31 mai 2017

OUVRAGE : T. Dunne, C. Reus-Smit (eds.), The Globalization of International Society

Tim DUNNE, Christian REUS-SMIT

The Globalization of International Society re-examines the development of today's society of sovereign states, drawing on a wealth of new scholarship to challenge the landmark account presented in Bull and Watson's classic work, The Expansion of International Society (OUP, 1984). For Bull and Watson, international society originated in Europe, and expanded as successive waves of new states were integrated into a rule-governed order. International society, on their view, was thus a European cultural artefact - a claim that is at odds with recent scholarship in history, politics, and related fields of research.

Bringing together leading scholars from Asia, Australia, Europe, and the United States, this book provides an alternative account: it draws out the diversity of polities that existed at around c1500; it shows how interacting identities, political orders, and economic forces were intensifying within and across regions; it details the tangled dynamics that helped to globalize the European conception of a pluralist international society, through patterns of warfare and between East and West.

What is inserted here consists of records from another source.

File: src/design/vsa_div.sv
`default_nettype none
// ----------------------------------------------------------------------------
// vsa_div
// Pipelined unsigned restoring divider, one quotient bit per register stage.
// The dividend must be below divisor * 2^Q_W.
// ----------------------------------------------------------------------------
module vsa_div #(
   parameter int D_W = 26,
   parameter int Q_W = 14
) (
   input  logic                 clock,
   input  logic                 en,
   input  logic [D_W+Q_W-1:0]   dividend,
   input  logic [D_W-1:0]       divisor,
   output logic [Q_W-1:0]       quotient
);

   localparam int CW = D_W + Q_W;

   logic [CW-1:0]  rem_ff [Q_W];
   logic [D_W-1:0] div_ff [Q_W];
   logic [Q_W-1:0] quo_ff [Q_W];

   for (genvar k = 0; k < Q_W; k++) begin : g_stage
      localparam int J = Q_W - 1 - k;
      logic [CW-1:0]  rem_prev;
      logic [D_W-1:0] div_prev;
      logic [Q_W-1:0] quo_prev;
      logic [CW-1:0]  dsh;
      logic           take;

      if (k == 0) begin : g_first
         assign rem_prev = dividend;
         assign div_prev = divisor;
         assign quo_prev = '0;
      end else begin : g_next
         assign rem_prev = rem_ff[k-1];
         assign div_prev = div_ff[k-1];
         assign quo_prev = quo_ff[k-1];
      end

      assign dsh  = CW'(div_prev) << J;
      assign take = (rem_prev >= dsh);

      always_ff @(posedge clock) begin
         if (en) begin
            rem_ff[k] <= take ? (rem_prev - dsh) : rem_prev;
            div_ff[k] <= div_prev;
            quo_ff[k] <= {quo_prev[Q_W-2:0], take};
         end
      end
   end

   assign quotient = quo_ff[Q_W-1];

endmodule
`default_nettype wire

File: config.mk
export PLATFORM = sky130hd
export DESIGN_NAME = vsa_div
export DESIGN_NICKNAME = d
export VERILOG_FILES = /design/src/design/vsa_div.sv
export SDC_FILE = /design/constraint.sdc
export NUM_CORES = 2
export LEC_CHECK = 0
export BUFFER_PORTS_ARGS = -buffer_cell sky130_fd_sc_hd__buf_2
export CELL_PAD_IN_SITES_DETAIL_PLACEMENT = 0
export CELL_PAD_IN_SITES_GLOBAL_PLACEMENT = 1
export CORE_MARGIN = 4
export CORE_UTILIZATION = 52
export DETAILED_ROUTE_END_ITERATION = 10
export PLACE_DENSITY_LB_ADDON = 0.1
export SETUP_SLACK_MARGIN = 0.5
export SLEW_MARGIN = 10
export SYNTH_ARGS = -nofsm -noshare
export SYNTH_HDL_FRONTEND = slang
export SYNTH_SLANG_ARGS = --single-unit
File: constraint.sdc
create_clock -name clock -period 4 [get_ports clock]
set_clock_uncertainty 0.15 [all_clocks]
set_input_delay 0.2 -clock clock [delete_from_list [all_inputs] [get_ports clock]]
set_output_delay 0.2 -clock clock [all_outputs]
set_load 0.02 [all_outputs]
; ---- Word-level counts from Yosys, hierarchy flattened
; Memories as Yosys holds them, arrays and structs flattened.
; Cells that the tools add are included.
[op_classes]
add_sub_neg = 14
n_lt_le_gt_ge = 14
n_mux = 16
[ops]
columns = operator, count
row1 = 2-to-1 mux 40 bit, 14
row2 = greater-or-equal comparator 40 x 26 -> 1 bit, 1
row3 = greater-or-equal comparator 40 x 27 -> 1 bit, 1
row4 = greater-or-equal comparator 40 x 28 -> 1 bit, 1
row5 = greater-or-equal comparator 40 x 29 -> 1 bit, 1
row6 = greater-or-equal comparator 40 x 30 -> 1 bit, 1
row7 = greater-or-equal comparator 40 x 31 -> 1 bit, 1
row8 = greater-or-equal comparator 40 x 32 -> 1 bit, 1
row9 = greater-or-equal comparator 40 x 33 -> 1 bit, 1
row10 = greater-or-equal comparator 40 x 34 -> 1 bit, 1
row11 = greater-or-equal comparator 40 x 35 -> 1 bit, 1
row12 = greater-or-equal comparator 40 x 36 -> 1 bit, 1
row13 = greater-or-equal comparator 40 x 37 -> 1 bit, 1
row14 = greater-or-equal comparator 40 x 38 -> 1 bit, 1
row15 = greater-or-equal comparator 40 x 39 -> 1 bit, 1
row16 = subtractor 40 x 26 -> 40 bit, 1
row17 = subtractor 40 x 27 -> 40 bit, 1
row18 = subtractor 40 x 28 -> 40 bit, 1
row19 = subtractor 40 x 29 -> 40 bit, 1
row20 = subtractor 40 x 30 -> 40 bit, 1
row21 = subtractor 40 x 31 -> 40 bit, 1
row22 = subtractor 40 x 32 -> 40 bit, 1
row23 = subtractor 40 x 33 -> 40 bit, 1
row24 = subtractor 40 x 34 -> 40 bit, 1
row25 = other kinds (6), 7
[totals]
regBits = 0
ram_bits = 1120
input_bits = 68
out_inout_bits = 14
wordCells = 47
memories = 3
[mem_list]
columns = name, depth, width, read_ports, rd_ports_with_merged_regs, write_ports, line
row1 = rem_ff, 14, 40, 13, 0, 14, 20  ; logic [CW-1:0] rem_ff [Q_W];
row2 = div_ff, 14, 26, 13, 0, 14, 21  ; logic [D_W-1:0] div_ff [Q_W];
row3 = quo_ff, 14, 14, 14, 0, 14, 22  ; logic [Q_W-1:0] quo_ff [Q_W];

; ---- Logic depth before layout (Yosys ltp)
; An unclocked memory read counts as a cell.
[logic_depth]
ltp_word = 3
depth_mapped = 16
ltp_nobuf = 13

; ---- Least setup slack after synthesis
; Ideal clock, no wire load.
[synth_timing]
path_type = reg2reg
from = mem rem_ff[10][2] (netlist name)
to = mem rem_ff[11][21] (netlist name), data pin
setup_ps = 260
t_arrival_ps = 2914
t_required_ps = 3590
slack_ps = 676
stages_incl_launch_ff = 15
path_buffers = 1
synth_period_minus_slack_ps = 3324
cell_sequence = edfxtp_1 -> inv_1 -> ha_1 -> inv_1 -> fa_1 -> a211oi_1 -> o21bai_1 -> a21oi_2 -> o2111ai_1 -> a31oi_1 -> nor2_1 -> a21oi_2 -> nand2_2 -> buf_2 -> mux2_2
[synth_lines]
columns = element, line
row1 = start: declaration, 20

==> flow_summary.json <==
{
  "fin_nets": 5699,
  "path_delay_family": "simple AND/OR/NAND/NOR gates",
  "multiInputGateArea_um2": 24200,
  "fin_crit_ns": 3.45,
  "drive_gt1_share_pct": 14.2,
  "yosys.area.top_type": "edfxtp_1",
  "cts_tree": "done",
  "nFillCells": 8407,
  "via_count": 37200,
  "register_area_um2": 28900,
  "final_area_um2": 63500,
  "async_flop_share_pct": 0,
  "setup_viol": 0,
  "syn_to_final_growth_pct": 16.4,
  "use_met1_pct": 20.1,
  "fin_crit_sh_pct": 86.3,
  "wire_per_inst_um": 17.7,
  "h-tree-depth": 3,
  "grt_setup_unrepaired": "true",
  "rr_startpoint": "rem_ff[4][21]",
  "critPathLaunch": "rem_ff[4][21]",
  "cts-root-buf": "clkbuf_16",
  "crit_buf_inv": 3,
  "synthesis.area_um2": 54500,
  "antenna_found_initial": 0,
  "power.density_nw_per_um2": 697,
  "cts.sinks": 963,
  "clock.fmax_mhz": 290,
  "antenna_left": 0,
  "start_util_pct": 52.5,
  "yosys_warnings": 0,
  "routed_wl_mm": 119,
  "ios": 82,
  "hold_viol": 0,
  "yosys_register_bits": 963,
  "grt_pass1_vias": 37900,
  "hpwl_mm": 90.5,
  "final.setup.tns_ns": 0,
  "insertion_delay_ns": 0.70,
  "synthFlopType": "edfxtp_1",
  "synth_nets": 5344,
  "hold_start": "divisor[13]",
  "slowest_delay_ns": 0.58,
  "cp_data_arrival_time_ns": 3.74,
  "slew_viol_final": 0,
  "status": "finished, final reports clean",
  "start_kind": "register",
  "avgSynthCellArea_um2": 11.1,
  "crit_type": "reg -> reg",
  "clock_path_buffers": 3,
  "met2_usage_pct": 42.9,
  "io_buffers": 81,
  "overflow": 0,
  "end_kind": "register",
  "tightest_slew_ns": 1.15,
  "placed_area_um2": 57600,
  "grt.busiest_layer": "met2",
  "via_per_inst": 5.52,
  "grt_max_degree": 80,
  "dieArea_um2": 110000,
  "ir_drop_uv": 479,
  "first_pass_iters": 5,
  "num_rows": 118,
  "place.gp.congestion": 0.912,
  "synth.area.top_cells": "edfxtp_1, ha_1, a21oi_1",
  "ys_types": 109,
  "hold_class": "in -> reg",
  "grt_usage_pct": 21.1,
  "cp_max_fo": 6,
  "required_ns": 4.29,
  "path_cells": "ha_4 -> nand3_4 -> or4_4 -> or4_4 -> a31oi_1 -> buf_4 -> a211oi_4 -> buf_6 -> buf_4 -> o21bai_4 -> nor2_1 -> xor2_1",
  "maxCapViolations": 0,
  "cts_buffers": 106,
  "grt_pass1_wl_mm": 189,
  "die_w_um": 332,
  "syn_inst": 4899,
  "drt_iter0_markers": 1473,
  "p_leak_nw": 25.3,
  "cpMaxStageDelayCell": "or4_4",
  "relSlewSlack_pct": 21.2,
  "clk_pin_slew_ns": 0.06,
  "synth_seq_area_share_pct": 53.1,
  "die_height_um": 332,
  "met3_usage_pct": 2.43,
  "synth_edf_count": 963,
  "core_area_um2": 104000,
  "drc_errors": 0,
  "netlist.area_leader.share_pct": 53.1
}
## report_power, final
part	internal, mW	switching, mW	total [mW]
Clock	6.00	4.08	10.1
Sequential	14.5	1.45	15.9
Combinational	8.20	10.1	18.3
## Yosys cell counts (24+ instances only)
cell type,n
xnor2_1,173
nand2b_1,51
ha_1,364
nor4_1,40
a21o_1,186
a21oi_1,366
nand4_1,52
o21ai_0,313
o31ai_1,36
o21bai_1,46
xor2_1,181
nor3_1,72
edfxtp_1,963
nand3_1,93
nand2_1,409
and3_1,34
or3_1,24
inv_1,466
o211ai_1,28
buf_2,27
o21a_1,50
nor2b_1,42
a211oi_1,31
a31oi_1,48
clkbuf_1,79
mux2_2,54
nor2_1,280
## worst reg2reg max path: cells and delay by family (launching register included)
kind | cells | cell delay, ns
DFF | 1 | 0.46
xor gates and xnor gates | 1 | 0.09
AOI/OAI and AO/OA | 3 | 0.41
buffers and inverters | 3 | 0.47
adders and majority gates | 1 | 0.32
and+or+nand+nor | 4 | 1.30
## placed cells by master (no fill, tap or decap), drive strengths merged, types with 174 or more instances in the layout
master and n:
a21oi 381, xnor2 174, nand2 410, ha 364, xor2 181, o21ai 326, inv 473, a21o 187
buf 301, nor2 287, edfxtp 963
## per-layer routing
layer / part of all wire, % / vias to the layer above
met5: 0 / -
li1: - / 18800
met2: 56 / 635
met1: 35 / 17400
met3: 2.6 / 305
met4: 5.9 / 0
## kinds of logic after synthesis
group,synth area share (%)
compound gates,15.5
buf+inv,4.33
flops,53.1
fa+ha+maj,8.83
xor+xnor,5.72
mux,1.46
simple gates,11.1
## state kept, by name (all words and copies together), names as in the netlist
register,flops
div_ff,338
rem_ff,520
quo_ff,105
## repair_timing
action | CTS | global route
hold endpoints to repair | 121 | 0
gates resized for setup | 55 | 143
setup endpoints to repair | 166 | 235
buffers inserted | 14 | 44
cloned | 0 | 4
hold buffers | 67 | 0
pin swaps | 21 | 75
## through the flow
stage	power, mW	hold slack (ns)	cells	worst slack (ns)	utilization, %
finish	44.2	0.0799	6727	0.549	61.1
global route	47.2	0.0561	6726	0.400	61.1
CTS	43.7	0.00395	6678	0.470	60.0
detailed placement	33.1	0.242	6397	0.141	55.5
global placement	33.0	0.243	6397	0.110	55.5
floorplan	28.5	0.149	4899	0.676	-
## cell type report
class	instances	share of cell area, %
inverter	471	2.79
clock inverter	80	1.53
clock buffer	120	4.26
sequential	963	45.6
multi-input combinational	3340	38.2
timing repair buffer	372	4.93
tap	1380	2.72
antenna	1	0.00394
## path summary, 6_finish.rpt
kind                   endpoint  depth (start not counted)  slack [ns]
setup / recovery  rem_ff[5][38]                         12        0.55
hold / removal    div_ff[0][13]                          2        0.08
setup reg to reg  rem_ff[5][38]                         12        0.55
hold reg to reg    quo_ff[6][4]                          0        0.26
(Power assumes the default switching activity.)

The Globalization of International Society examines the institutional contours of contemporary international society, with its unique blend of universal sovereignty and global law, and its forms of hierarchy that coexist with commitments to international human rights. The book explores the multiple forms of contestation that challenge international society today: contests over the limits of sovereignty in relation to cosmopolitan conceptions of responsibility, disputes over global governance, concerns about persistent economic, racial, and gender-based patterns of disadvantage, and lastly the threat to the established order opened up by the disruptive power of digital communications. 



    TABLE OF CONTENTS

    Part I. Introduction
    1. Christian Reus-Smit, Tim Dunne, Introduction
    2. Christian Reus-Smit, Tim Dunne, The Globalization of International Society
    Part II. Global Context
    3. Andrew Phillips, International Systems
    4. Heather Rae, Patterns of Identification on the Cusp of Globalization
    5. Hendrik Spruyt, Economies and Economic Integration Across Eurasia in the Early Modern Period
    6. Neta C. Crawford, Native Americans and the Making of International Society
    Part III. Dynamics of Globalization
    7. Richard Devetak, Emily Tannock, Imperial Rivalry and the First Global War
    8. Jennifer M. Welsh, Empire and Fragmentation
    9. Paul Keal, Beyond 'War in the Strict Sense'
    10. Jacinta O'Hagan, The Role of Civilization in the Globalization of International Society
    11. Yongjin Zhang, Worlding China, 1500-1800
    Part IV: Institutional Contours
    12. Barry Buzan,Universal Sovereignty
    13. Ian Clark, Hierarchy, Hegemony, and the Norms of International Society
    14. Gerry Simpson, The Globalization of International Law
    15. Mark Beeson, Stephen Bell, The Impact of Economic Structures on Institutions and States
    16. Hun Joon Kim, Universal Human Rights
    Part V. Contestation
    17. Sarah Teitt, Sovereignty as Responsibility
    18. Ian Hall, The 'Revolt Against the West' Revisited
    19. Audie Klotz, Racial Inequality
    20. Ann E. Towns, Gender, Power, and International Society
    21. Lene Hansen, Communication
    Part VI. Conclusion
    22. Tim Dunne, Christian Reus-Smit, Conclusion
     
    Tim DUNNE, Christian REUS-SMIT (eds.), The Globalization of International Society, Oxford, Oxford University Press, 2017 (528 pp.)